While the startup has been focusing on ensuring the proof of concept and improving their KPIs for their sensors and systems they are now looking to upscale production, which is part of the reason that that they are emerging from stealth mode.
So far they have been financed with angel investments from the VC world, but they are currently preparing to launch their bid for series B funding in late 2022/early 2023 and they looking to raise $15-20 million.
“Our investors have helped turn us from a shrimp farming operation into a tech company,” Russek points out.
The company aims to manufacture the units for $25,000 per box, to which shipping costs will be added.

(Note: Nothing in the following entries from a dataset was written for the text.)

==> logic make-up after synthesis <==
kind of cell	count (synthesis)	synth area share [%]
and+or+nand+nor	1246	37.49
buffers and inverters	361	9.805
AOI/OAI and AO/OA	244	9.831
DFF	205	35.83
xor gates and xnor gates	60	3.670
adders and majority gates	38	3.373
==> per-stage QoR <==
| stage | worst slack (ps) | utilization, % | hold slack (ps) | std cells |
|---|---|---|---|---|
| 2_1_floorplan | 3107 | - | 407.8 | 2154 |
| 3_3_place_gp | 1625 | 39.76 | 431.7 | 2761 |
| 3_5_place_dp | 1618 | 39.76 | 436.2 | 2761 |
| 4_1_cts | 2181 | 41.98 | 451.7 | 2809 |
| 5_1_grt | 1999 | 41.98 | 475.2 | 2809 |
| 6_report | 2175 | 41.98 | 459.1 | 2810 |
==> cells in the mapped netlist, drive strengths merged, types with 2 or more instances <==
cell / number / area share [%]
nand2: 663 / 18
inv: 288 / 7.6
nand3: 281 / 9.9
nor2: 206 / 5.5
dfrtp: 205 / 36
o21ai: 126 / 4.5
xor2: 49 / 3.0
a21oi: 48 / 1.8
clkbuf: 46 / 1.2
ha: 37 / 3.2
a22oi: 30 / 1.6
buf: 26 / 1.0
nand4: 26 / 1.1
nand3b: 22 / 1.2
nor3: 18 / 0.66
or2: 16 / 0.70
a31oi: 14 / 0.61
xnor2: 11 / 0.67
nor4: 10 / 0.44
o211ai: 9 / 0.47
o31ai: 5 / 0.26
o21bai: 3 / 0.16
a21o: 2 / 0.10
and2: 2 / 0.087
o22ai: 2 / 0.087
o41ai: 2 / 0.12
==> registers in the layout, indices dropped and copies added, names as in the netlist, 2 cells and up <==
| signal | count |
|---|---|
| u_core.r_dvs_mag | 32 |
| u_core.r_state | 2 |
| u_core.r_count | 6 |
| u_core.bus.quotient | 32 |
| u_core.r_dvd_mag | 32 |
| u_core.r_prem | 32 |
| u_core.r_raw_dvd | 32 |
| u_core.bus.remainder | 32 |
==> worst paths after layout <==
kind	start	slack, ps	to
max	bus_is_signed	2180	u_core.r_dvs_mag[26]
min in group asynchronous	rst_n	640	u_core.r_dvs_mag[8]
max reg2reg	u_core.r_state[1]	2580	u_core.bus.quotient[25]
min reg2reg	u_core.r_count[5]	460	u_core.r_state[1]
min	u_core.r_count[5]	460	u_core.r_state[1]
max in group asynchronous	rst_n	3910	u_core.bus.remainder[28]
### src/rtl/ascii_digit_streamer.sv
// ascii_digit_streamer
// Snapshots four ASCII digit bytes plus an overflow flag on a start pulse and
// streams them MSD first over a valid/ready byte interface, ending each frame
// with an optional CR and a terminator byte.
//
// Ports:
//   clk         clock, all state changes on the rising edge
//   rst         asynchronous active-high reset
//   start       one-cycle frame request, honoured only when idle
//   overflow_in counter overflow flag, captured with the digits
//   value3..0   ASCII digits, value3 most significant
//   out_data    current byte, held until accepted
//   out_valid   out_data holds a byte
//   out_ready   sink accepts the byte on an edge with out_valid high
//   busy        frame in progress
//   missed      one-cycle pulse for a start that arrived while not idle
`timescale 1ns/1ps

module ascii_digit_streamer #(
  parameter bit         SUPPRESS_ZEROS = 1'b0,
  parameter bit         EMIT_CR        = 1'b1,
  parameter logic [7:0] TERM_BYTE      = 8'h0A
) (
  input  logic       clk,
  input  logic       rst,
  input  logic       start,
  input  logic       overflow_in,
  input  logic [7:0] value3,
  input  logic [7:0] value2,
  input  logic [7:0] value1,
  input  logic [7:0] value0,
  output logic [7:0] out_data,
  output logic       out_valid,
  input  logic       out_ready,
  output logic       busy,
  output logic       missed
);

  localparam int unsigned BYTE_W = 8;
  localparam int unsigned IDX_W  = 2;

  localparam logic [BYTE_W-1:0] ASCII_ZERO = 8'h30;
  localparam logic [BYTE_W-1:0] ASCII_NINE = 8'h39;
  localparam logic [BYTE_W-1:0] ASCII_BANG = 8'h21;
  localparam logic [BYTE_W-1:0] ASCII_QM   = 8'h3F;
  localparam logic [BYTE_W-1:0] ASCII_CR   = 8'h0D;

  typedef enum logic [2:0] {
    IDLE  = 3'd0,
    FLAG  = 3'd1,
    DIGIT = 3'd2,
    CR    = 3'd3,
    TERM  = 3'd4
  } state_t;

  state_t                      state, state_nxt;
  logic [IDX_W-1:0]            idx, idx_nxt;
  logic [3:0][BYTE_W-1:0]      dig, dig_nxt;
  logic                        ovf, ovf_nxt;
  logic                        fire;
  logic [BYTE_W-1:0]           data_nxt;
  logic                        valid_nxt;
  logic                        missed_nxt;

  // Highest non-'0' position among 3..1; position 0 is always sent.
  function automatic logic [IDX_W-1:0] first_idx(input logic [3:0][BYTE_W-1:0] d);
    first_idx = IDX_W'(0);
    if (d[1] != ASCII_ZERO) first_idx = IDX_W'(1);
    if (d[2] != ASCII_ZERO) first_idx = IDX_W'(2);
    if (d[3] != ASCII_ZERO) first_idx = IDX_W'(3);
  endfunction

  // Anything outside '0'..'9' is shown as '?'.
  function automatic logic [BYTE_W-1:0] sanitize(input logic [BYTE_W-1:0] b);
    sanitize = (b >= ASCII_ZERO && b <= ASCII_NINE) ? b : ASCII_QM;
  endfunction

  assign fire = out_valid & out_ready;

  // State and snapshot registers.
  always_ff @(posedge clk or posedge rst) begin
    if (rst) begin
      state <= IDLE;
      idx   <= IDX_W'(3);
      dig   <= {4{ASCII_ZERO}};
      ovf   <= 1'b0;
    end else begin
      state <= state_nxt;
      idx   <= idx_nxt;
      dig   <= dig_nxt;
      ovf   <= ovf_nxt;
    end
  end

  // Next-state logic; the snapshot is taken only when a frame is accepted.
  always_comb begin
    state_nxt = state;
    idx_nxt   = idx;
    dig_nxt   = dig;
    ovf_nxt   = ovf;
    case (state)
      IDLE: begin
        if (start) begin
          dig_nxt = {value3, value2, value1, value0};
          ovf_nxt = overflow_in;
          idx_nxt = SUPPRESS_ZEROS ? first_idx(dig_nxt) : IDX_W'(3);
          if (ovf_nxt) state_nxt = FLAG;
          else         state_nxt = DIGIT;
        end
      end
      FLAG: if (fire) state_nxt = DIGIT;
      DIGIT: begin
        if (fire) begin
          if (idx == IDX_W'(0)) begin
            if (EMIT_CR) state_nxt = CR;
            else         state_nxt = TERM;
          end else begin
            idx_nxt = idx - IDX_W'(1);
          end
        end
      end
      CR:      if (fire) state_nxt = TERM;
      TERM:    if (fire) state_nxt = IDLE;
      default: state_nxt = IDLE;
    endcase
  end

  // Output values for the coming cycle, derived from the next state so the
  // byte lands on the same edge the state advances.
  always_comb begin
    data_nxt   = 8'h00;
    valid_nxt  = (state_nxt != IDLE);
    missed_nxt = start & (state != IDLE);
    case (state_nxt)
      FLAG:    data_nxt = ASCII_BANG;
      DIGIT:   data_nxt = sanitize(dig_nxt[idx_nxt]);
      CR:      data_nxt = ASCII_CR;
      TERM:    data_nxt = TERM_BYTE;
      default: data_nxt = 8'h00;
    endcase
  end

  // Registered outputs.
  always_ff @(posedge clk or posedge rst) begin
    if (rst) begin
      out_data  <= 8'h00;
      out_valid <= 1'b0;
      busy      <= 1'b0;
      missed    <= 1'b0;
    end else begin
      out_data  <= data_nxt;
      out_valid <= valid_nxt;
      busy      <= valid_nxt;
      missed    <= missed_nxt;
    end
  end

endmodule

### config.mk
export PLATFORM = sky130hd
export DESIGN_NAME = ascii_digit_streamer
export DESIGN_NICKNAME = d
export VERILOG_FILES = /design/src/rtl/ascii_digit_streamer.sv
export SDC_FILE = /design/constraint.sdc
export NUM_CORES = 1
export LEC_CHECK = 0
export CORE_UTILIZATION = 40
export CTS_CLUSTER_DIAMETER = 30
export DETAILED_ROUTE_END_ITERATION = 8
export PLACE_DENSITY_LB_ADDON = 0.15
export SYNTH_ARGS = -nofsm -noshare
export SYNTH_HDL_FRONTEND = slang
export SYNTH_SLANG_ARGS = --single-unit
### constraint.sdc
create_clock -name clk -period 3.3 [get_ports clk]
set_input_delay 0.66 -clock clk [delete_from_list [all_inputs] [get_ports clk]]
set_output_delay 0.66 -clock clk [all_outputs]
set_load 0.01 [all_outputs]
==> reports/qor.csv <==
stage,metric,value,unit
place,# port buffers,47,
yosys,top_reg_cell synth,dfrtp_1,
clock_network,CTS resizes,0,
die,core area,0.00554,sq mm
critical_path,CP required,3480,ps
place,HPWL Detailed,4000,microns
critical_path,Crit Path Class,primary input to flip-flop,
timing,clk_skew,9.67,ps
timing,Final Hold Slack,462,ps
min_path,type of the tightest min-delay check,flip-flop to flip-flop,
timing,Final Setup Violations,0,
die,row cnt,27,
yosys,Post-synth ARST share,1.00,
global_routing,GRT Resource Usage Total,0.191,
die,Ports,48,
layout,fill count,534,
global_routing,initial antenna violation count,0,
route,Routed met1 length,2540,microns
clock_network,CTS tree,yes,
power,peak supply drop,0.301,mV
timing,Worst-Margin Slew,929,ps
place,Placed Cells,365,
yosys,number of synthesized flops with an enable pin,0,
clock_network,H-tree levels,2,
route,wire per inst,14.3,microns
yosys,Synth Warn #,0,
run_status,status,finished clean,
yosys,Mapped Area,0.00232,sq mm
power,Clock power frac,0.129,
yosys,mean post-synth cell area,9.28,sq um
yosys,Yosys reg bits,47,
clock_network,clock root buffer,clkbuf_8,
clock_network,CTS sink cnt,47,
critical_path,Worst Setup Start Kind,primary input,
yosys,register area share after synthesis,0.512,
clock_network,worst skew pair latency,300,ps
power,power per cell area,874,mW/mm^2
place,placed inst area,0.00287,sq mm
die,initial core utilization,0.419,
clock_network,hold buffers post-CTS,0,
global_routing,first-pass GRT wire length,8960,microns
timing,fin crit share,0.853,
die,chip width,78.2,microns
layout,share of cells above drive strength 1,0.123,
route,Vias,1934,
layout,FF/Latch Area,0.00119,sq mm
global_routing,GRT overflow,0,
layout,multi-input combinational cell area,0.00102,sq mm
power,Sw Pwr,1.01,mW
clock_network,# Post-CTS Setup Buffers,0,
critical_path,CP Capture Type,flip-flop,
die,Die Y,78.2,microns
route,top routing layer used,met4,
layout,Antenna Diode Count,0,
route,met2 routed WL,2380,microns
power,combinational share of power,0.458,
route,Routed Antenna Nets,0,
die,full die area,0.00611,sq mm
yosys,Yosys cell types,49,
clock_network,TritonCTS Buffers,5,
route,Post-Route WL,5330,microns
timing,setup_tns,0,ps
layout,Layout area overhead,27.0,%
global_routing,largest net degree at the start of global routing,48,
route,met3 WL,287,microns
route,drt drc,0,
power,total power,2.58,mW
timing,Max Slew Vio Count,0,
layout,Final nets,337,
timing,Rel. slew slack,0.380,
timing,Final Hold Viols,0,
power,P_int,1.56,mW
layout,non-filler cells in the finished layout,373,
critical_path,CP max FO,9,
global_routing,vias in the first global route,1854,
power,Reg power frac,0.413,
timing,FMAX,355,MHz
critical_path,"Arr. time, crit path",3000,ps
route,DR vias/cell,5.18,
critical_path,reg2reg setup slack,740,ps
route,drt first pass iters,4,
timing,RSZ-0062 raised after global routing,no,
clock_network,Clock transition at path regs,90,ps
power,leakage power,1.33,nW
route,starting DRC count in detailed routing,122,
job,Max Cap Viol,0,
power,sw frac,0.393,
timing,min cycle time layout,2820,ps
place,Placer Congestion,0.903,
yosys,Synth Instances,250,
clock_network,clk buf depth,2,
layout,final instance area,0.00295,sq mm
-- flip-flops by register name, summed over array words and instances, names as in the netlist --
name,cells
missed,1
idx,2
busy,1
state,3
out_data,8
dig,32
-- synthesized netlist by cell type, types with 2 or more instances --
cell type	count	area share
nor2_1	18	0.029
mux2i_1	4	0.017
buf_6	2	0.0097
nand3_1	2	0.0043
nand2_1	85	0.14
and3b_1	2	0.0075
buf_2	6	0.013
nor3_1	3	0.0065
nand4_1	3	0.0081
a211oi_1	4	0.013
dfrtp_1	37	0.40
inv_1	10	0.016
buf_1	2	0.0032
a21oi_1	6	0.013
a31oi_1	4	0.011
o21ai_1	3	0.0065
o311a_1	3	0.013
o21ai_0	8	0.017
dfstp_2	10	0.11
a32oi_1	2	0.0075
o211ai_1	3	0.0097
mux2_2	6	0.029
-- power by group through the flow --
stage	registers, mW	logic, mW	clock network, mW
final	1.06	1.18	0.333
after global placement	1.07	1.17	0
after CTS	1.06	1.19	0.344
after global routing	1.09	1.31	0.364
after detailed placement	1.08	1.18	0
after floorplan	1.00	0.860	0
-- worst paths after layout --
kind,startpoint,end,cells after the start
min in group asynchronous,rst,dig[9],2
max in group asynchronous,rst,out_data[4],2
worst max-delay path,start,out_data[3],9
worst max register to register,state[0],out_data[3],8
worst min register to register,dig[4],dig[4],2
worst min-delay path,dig[4],dig[4],2
-- through the flow --
step / util / setup slack, ps
2_1_floorplan: - / 1030
5_1_grt: 0.532 / 298
6_report: 0.532 / 484
3_3_place_gp: 0.517 / 223
3_5_place_dp: 0.517 / 199
4_1_cts: 0.532 / 508
-- critical path, stage by stage --
cell and delay (ps):
clkdlybuf4s50_1 550, nor4b_4 420, buf_4 260, mux2_2 350, o211ai_1 190, o311a_1 180
a31oi_1 60, o31ai_1 240, nand2_1 70
-- placed cells by master (no fill, tap or decap), types with 3 or more instances in the layout --
master	n
o211ai_1	3
mux2i_1	4
a211oi_1	4
clkdlybuf4s50_1	47
dfrtp_1	37
nor3_1	3
clkbuf_8	5
buf_4	7
inv_1	9
nand2_1	85
a31oi_1	4
nor2_1	18
o21ai_0	8
o311a_1	3
mux2_2	6
nand4_1	3
a21oi_1	6
o21ai_1	3
dfstp_2	10
-- per-layer routing --
metal  global-route usage  vias up
met5                    0        -
li1                     -      951
met1                0.263      908
met4               0.0704        0
met2                0.291       58
met3               0.0453       17
-- cell families (layout without fill, tap and decap cells) --
logic type / after synthesis / after routing / synth area share
and+or+nand+nor: 122 / 122 / 0.239
DFF: 47 / 47 / 0.512
AOI/OAI and AO/OA: 45 / 45 / 0.142
buffers and inverters: 23 / 73 / 0.0485
muxes: 11 / 11 / 0.0528
other: 1 / 2 / 0.00162
xor gates and xnor gates: 1 / 1 / 0.00377
-- area by class of cell --
| class | instances | area share |
|---|---|---|
| Clock buffer | 7 | 0.0259 |
| Tap cell | 72 | 0.0306 |
| Timing Repair Buffer | 54 | 0.177 |
| Sequential cell | 47 | 0.403 |
| Multi-Input combinational cell | 181 | 0.347 |
| Inverter | 11 | 0.0140 |
| Clock inverter | 1 | 0.00170 |
Power figures use the tool's default switching activity.
`src/rtl/apb_master_bridge_if.sv`:
```
// -----------------------------------------------------------------------------
// apb_master_bridge_if
// Bundles the host command/response handshake and the two-slave APB bus used
// by apb_master_bridge.
//   Host side : cmd_valid/cmd_ready/cmd_write/cmd_addr/cmd_wdata/cmd_strb in,
//               rsp_valid/rsp_rdata/rsp_err/rsp_timeout/busy out of the bridge
//   APB side  : psel[1:0]/penable/pwrite/padd/pwdata/pstrb out of the bridge,
//               prdataN/preadyN/pslevrrN from slave 0 (UART) and slave 1 (GPIO)
// Modports:
//   master - the bridge's view (drives responses and the APB request signals)
//   slave  - the surrounding host/peripheral view (the mirror image)
// -----------------------------------------------------------------------------
interface apb_master_bridge_if #(
    parameter int ADDR_W = 32,
    parameter int DATA_W = 32
);
    // Host command / response
    logic              cmd_valid;
    logic              cmd_ready;
    logic              cmd_write;
    logic [ADDR_W-1:0] cmd_addr;
    logic [DATA_W-1:0] cmd_wdata;
    logic [3:0]        cmd_strb;
    logic              rsp_valid;
    logic [DATA_W-1:0] rsp_rdata;
    logic              rsp_err;
    logic              rsp_timeout;
    logic              busy;

    // APB request
    logic [1:0]        psel;
    logic              penable;
    logic              pwrite;
    logic [ADDR_W-1:0] padd;
    logic [DATA_W-1:0] pwdata;
    logic [3:0]        pstrb;

    // APB completions from the two slaves
    logic [DATA_W-1:0] prdata0;
    logic [DATA_W-1:0] prdata1;
    logic              pready0;
    logic              pready1;
    logic              pslevrr0;
    logic              pslevrr1;

    modport master (
        input  cmd_valid, cmd_write, cmd_addr, cmd_wdata, cmd_strb,
        output cmd_ready, rsp_valid, rsp_rdata, rsp_err, rsp_timeout, busy,
        output psel, penable, pwrite, padd, pwdata, pstrb,
        input  prdata0, prdata1, pready0, pready1, pslevrr0, pslevrr1
    );

    modport slave (
        output cmd_valid, cmd_write, cmd_addr, cmd_wdata, cmd_strb,
        input  cmd_ready, rsp_valid, rsp_rdata, rsp_err, rsp_timeout, busy,
        input  psel, penable, pwrite, padd, pwdata, pstrb,
        output prdata0, prdata1, pready0, pready1, pslevrr0, pslevrr1
    );
endinterface

```
`src/rtl/apb_master_bridge.sv`:
```
// -----------------------------------------------------------------------------
// apb_master_bridge
// Turns single host commands into APB transfers to one of two slaves:
//   slave 0 (UART, 0x70-0x7F) and slave 1 (GPIO, 0x80-0x8F).
// Any other address completes immediately with an error and no bus activity.
// A pready timeout keeps a hung slave from stalling the host.
// Ports:
//   pclk - clock, all logic on the rising edge
//   rst  - asynchronous active-high reset; aborts any transfer silently
//   bus  - apb_master_bridge_if.master: host cmd/rsp handshake and APB bus
// Parameters:
//   TIMEOUT_CYCLES - ACCESS cycles without pready before abort (0 = never)
//   ADDR_W, DATA_W - APB address / data widths (ADDR_W must be at least 9)
// -----------------------------------------------------------------------------
module apb_master_bridge #(
    parameter int TIMEOUT_CYCLES = 255,
    parameter int ADDR_W         = 32,
    parameter int DATA_W         = 32
) (
    input  logic                  pclk,
    input  logic                  rst,
    apb_master_bridge_if.master   bus
);

    localparam int CNT_W = (TIMEOUT_CYCLES < 2) ? 1 : $clog2(TIMEOUT_CYCLES + 1);
    // Counter value seen on the last permitted waiting ACCESS cycle.
    localparam logic [CNT_W-1:0] TO_LAST =
        (TIMEOUT_CYCLES == 0) ? '0 : CNT_W'(TIMEOUT_CYCLES - 1);

    typedef enum logic [1:0] {
        S_IDLE   = 2'd0,
        S_SETUP  = 2'd1,
        S_ACCESS = 2'd2,
        S_RESP   = 2'd3
    } state_t;

    state_t            r_state;
    state_t            w_next;

    logic              r_write;
    logic [ADDR_W-1:0] r_addr;
    logic [DATA_W-1:0] r_wdata;
    logic [3:0]        r_strb;
    logic [1:0]        r_sel;
    logic [CNT_W-1:0]  r_cnt;
    logic [DATA_W-1:0] r_rdata;
    logic              r_err;
    logic              r_timeout;

    logic              w_accept;
    logic              w_dec_s0;
    logic              w_dec_s1;
    logic              w_pready;
    logic              w_pslverr;
    logic [DATA_W-1:0] w_prdata;
    logic              w_to_hit;

    assign w_accept = bus.cmd_valid && (r_state == S_IDLE);
    assign w_dec_s0 = (bus.cmd_addr[ADDR_W-1:8] == '0) && (bus.cmd_addr[7:4] == 4'h7);
    assign w_dec_s1 = (bus.cmd_addr[ADDR_W-1:8] == '0) && (bus.cmd_addr[7:4] == 4'h8);

    // Only the selected slave's completion signals are looked at.
    always_comb begin
        w_pready  = 1'b0;
        w_pslverr = 1'b0;
        w_prdata  = '0;
        if (r_sel[0]) begin
            w_pready  = bus.pready0;
            w_pslverr = bus.pslevrr0;
            w_prdata  = bus.prdata0;
        end else if (r_sel[1]) begin
            w_pready  = bus.pready1;
            w_pslverr = bus.pslevrr1;
            w_prdata  = bus.prdata1;
        end
    end

    assign w_to_hit = (TIMEOUT_CYCLES != 0) && (r_cnt == TO_LAST);

    // State register
    always_ff @(posedge pclk or posedge rst) begin
        if (rst) begin
            r_state <= S_IDLE;
        end else begin
            r_state <= w_next;
        end
    end

    // Next-state logic
    always_comb begin
        w_next = r_state;
        case (r_state)
            S_IDLE: begin
                if (w_accept) begin
                    // Undecoded addresses skip the bus and report an error.
                    w_next = (w_dec_s0 || w_dec_s1) ? S_SETUP : S_RESP;
                end
            end
            S_SETUP: begin
                w_next = S_ACCESS;
            end
            S_ACCESS: begin
                if (w_pready || w_to_hit) begin
                    w_next = S_RESP;
                end
            end
            S_RESP: begin
                w_next = S_IDLE;
            end
            default: begin
                w_next = S_IDLE;
            end
        endcase
    end

    // Command capture, wait counter and response capture
    always_ff @(posedge pclk or posedge rst) begin
        if (rst) begin
            r_write   <= 1'b0;
            r_addr    <= '0;
            r_wdata   <= '0;
            r_strb    <= '0;
            r_sel     <= '0;
            r_cnt     <= '0;
            r_rdata   <= '0;
            r_err     <= 1'b0;
            r_timeout <= 1'b0;
        end else begin
            case (r_state)
                S_IDLE: begin
                    if (w_accept) begin
                        r_write <= bus.cmd_write;
                        r_addr  <= bus.cmd_addr;
                        r_wdata <= bus.cmd_wdata;
                        r_strb  <= bus.cmd_write ? bus.cmd_strb : 4'b0000;
                        r_sel   <= {w_dec_s1, w_dec_s0};
                        r_cnt   <= '0;
                        if (!(w_dec_s0 || w_dec_s1)) begin
                            r_rdata   <= '0;
                            r_err     <= 1'b1;
                            r_timeout <= 1'b0;
                        end
                    end
                end
                S_ACCESS: begin
                    if (w_pready) begin
                        // Read data is returned even alongside a slave error.
                        r_rdata   <= r_write ? '0 : w_prdata;
                        r_err     <= w_pslverr;
                        r_timeout <= 1'b0;
                        r_cnt     <= '0;
                    end else if (w_to_hit) begin
                        r_rdata   <= '0;
                        r_err     <= 1'b1;
                        r_timeout <= 1'b1;
                        r_cnt     <= '0;
                    end else begin
                        r_cnt <= r_cnt + CNT_W'(1);
                    end
                end
                S_RESP: begin
                    r_cnt <= '0;
                end
                default: begin
                    r_cnt <= r_cnt;
                end
            endcase
        end
    end

    // Outputs
    always_comb begin
        bus.cmd_ready   = 1'b0;
        bus.busy        = 1'b0;
        bus.psel        = 2'b00;
        bus.penable     = 1'b0;
        bus.rsp_valid   = 1'b0;
        bus.pwrite      = r_write;
        bus.padd        = r_addr;
        bus.pwdata      = r_wdata;
        bus.pstrb       = r_strb;
        bus.rsp_rdata   = r_rdata;
        bus.rsp_err     = r_err;
        bus.rsp_timeout = r_timeout;
        case (r_state)
            S_IDLE: begin
                bus.cmd_ready = 1'b1;
            end
            S_SETUP: begin
                bus.busy = 1'b1;
                bus.psel = r_sel;
            end
            S_ACCESS: begin
                bus.busy    = 1'b1;
                bus.psel    = r_sel;
                bus.penable = 1'b1;
            end
            S_RESP: begin
                bus.busy      = 1'b1;
                bus.rsp_valid = 1'b1;
            end
            default: begin
                bus.busy = 1'b1;
            end
        endcase
    end

endmodule

```
`src/flat_wrapper.sv`:
```
// flat-port wrapper written by rule: the top's interface ports become plain ports
module apb_master_bridge_flat 
#(
    parameter int TIMEOUT_CYCLES = 255,
    parameter int ADDR_W         = 32,
    parameter int DATA_W         = 32
)
  (pclk, rst, bus_cmd_valid, bus_cmd_write, bus_cmd_addr, bus_cmd_wdata, bus_cmd_strb, bus_cmd_ready, bus_rsp_valid, bus_rsp_rdata, bus_rsp_err, bus_rsp_timeout, bus_busy, bus_psel, bus_penable, bus_pwrite, bus_padd, bus_pwdata, bus_pstrb, bus_prdata0, bus_prdata1, bus_pready0, bus_pready1, bus_pslevrr0, bus_pslevrr1);
  apb_master_bridge_if #(.ADDR_W(ADDR_W), .DATA_W(DATA_W)) bus_i ();
  input  logic pclk;
  input  logic rst;
  input wire logic [$bits(bus_i.cmd_valid)-1:0] bus_cmd_valid;
  input wire logic [$bits(bus_i.cmd_write)-1:0] bus_cmd_write;
  input wire logic [$bits(bus_i.cmd_addr)-1:0] bus_cmd_addr;
  input wire logic [$bits(bus_i.cmd_wdata)-1:0] bus_cmd_wdata;
  input wire logic [$bits(bus_i.cmd_strb)-1:0] bus_cmd_strb;
  output wire logic [$bits(bus_i.cmd_ready)-1:0] bus_cmd_ready;
  output wire logic [$bits(bus_i.rsp_valid)-1:0] bus_rsp_valid;
  output wire logic [$bits(bus_i.rsp_rdata)-1:0] bus_rsp_rdata;
  output wire logic [$bits(bus_i.rsp_err)-1:0] bus_rsp_err;
  output wire logic [$bits(bus_i.rsp_timeout)-1:0] bus_rsp_timeout;
  output wire logic [$bits(bus_i.busy)-1:0] bus_busy;
  output wire logic [$bits(bus_i.psel)-1:0] bus_psel;
  output wire logic [$bits(bus_i.penable)-1:0] bus_penable;
  output wire logic [$bits(bus_i.pwrite)-1:0] bus_pwrite;
  output wire logic [$bits(bus_i.padd)-1:0] bus_padd;
  output wire logic [$bits(bus_i.pwdata)-1:0] bus_pwdata;
  output wire logic [$bits(bus_i.pstrb)-1:0] bus_pstrb;
  input wire logic [$bits(bus_i.prdata0)-1:0] bus_prdata0;
  input wire logic [$bits(bus_i.prdata1)-1:0] bus_prdata1;
  input wire logic [$bits(bus_i.pready0)-1:0] bus_pready0;
  input wire logic [$bits(bus_i.pready1)-1:0] bus_pready1;
  input wire logic [$bits(bus_i.pslevrr0)-1:0] bus_pslevrr0;
  input wire logic [$bits(bus_i.pslevrr1)-1:0] bus_pslevrr1;
  assign bus_i.cmd_valid = bus_cmd_valid;
  assign bus_i.cmd_write = bus_cmd_write;
  assign bus_i.cmd_addr = bus_cmd_addr;
  assign bus_i.cmd_wdata = bus_cmd_wdata;
  assign bus_i.cmd_strb = bus_cmd_strb;
  assign bus_cmd_ready = bus_i.cmd_ready;
  assign bus_rsp_valid = bus_i.rsp_valid;
  assign bus_rsp_rdata = bus_i.rsp_rdata;
  assign bus_rsp_err = bus_i.rsp_err;
  assign bus_rsp_timeout = bus_i.rsp_timeout;
  assign bus_busy = bus_i.busy;
  assign bus_psel = bus_i.psel;
  assign bus_penable = bus_i.penable;
  assign bus_pwrite = bus_i.pwrite;
  assign bus_padd = bus_i.padd;
  assign bus_pwdata = bus_i.pwdata;
  assign bus_pstrb = bus_i.pstrb;
  assign bus_i.prdata0 = bus_prdata0;
  assign bus_i.prdata1 = bus_prdata1;
  assign bus_i.pready0 = bus_pready0;
  assign bus_i.pready1 = bus_pready1;
  assign bus_i.pslevrr0 = bus_pslevrr0;
  assign bus_i.pslevrr1 = bus_pslevrr1;
  apb_master_bridge #(.TIMEOUT_CYCLES(TIMEOUT_CYCLES), .ADDR_W(ADDR_W), .DATA_W(DATA_W)) u_core (.pclk(pclk), .rst(rst), .bus(bus_i));
endmodule
```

“We are looking for a small markup for the box, but the business model is based on sharing any profits the farmers make,” says Russek.
Other sources of revenue for Atarraya will include selling the larvae and feed to farmers, while they are also hoping that some of their customers will sell their shrimp under the Agua Blanca brand.
Despite Russek’s ambition he is also aware of the fact that the business is still at an early, experimental stage and his plans – and partnerships – are therefore not yet set in stone.
Operational issues?
Given that the Shrimpbox is relatively new there are still some question marks about how well the they will work across a range of locations.
“For a while we were very worried about the energy aspects of operating them outside Oaxaca, as we have the perfect weather here all year. We were worried about this in Indiana but our energy saving and insulation has been very effective,” he notes.
“Finding the right genetics was also very challenging – it was very hard to find honest suppliers of genetics. We have tried many genetics companies in Mexico and US, but we’ve tested all possible genetics and are now very happy. We have also tested every possible probiotic and every possible feed,” he adds.
The process of trial and error has been rigorous – Atarraya has already tested 53 batches of seed so far on their farm, with each batch being trialled in between eight and 20 ponds. Meanwhile the original ShrimpBox has completed 10 cycles.
“The farm is version 1.0 and Shrimpbox is version 2.0,” Russek explains. “We test first in our ponds, then in the Shrimpbox and we expect better performances in the Shrimpbox than in our ponds.”
Long-term goals
According to Russek’s research, demand for sustainable shrimp in the US alone is around 100,000 tonnes per year, and that is going to be Atarraya’s number one target market.
“The main challenge is how to manufacture 50,000 or 100,000 shrimp boxes? That will take time, even with unlimited capital. But in 10 years our costs will go down, and we have a clear roadmap to grow shrimp in the US at a cost lower than imported commodity shrimp. That’s what we will be using our series B funding for – to lower the costs as fast as we can. And in 10 years I’d like to be about 5 percent of the US market, producing at close to the commodity cost, but with good margins,” Russek explains.
“We also want to be working with more farmers, not just in the US – we’ve already had interest from Dubai, Milan, Australia and Canada. We want to create a dent in the market we don’t want this to be niche,” he concludes.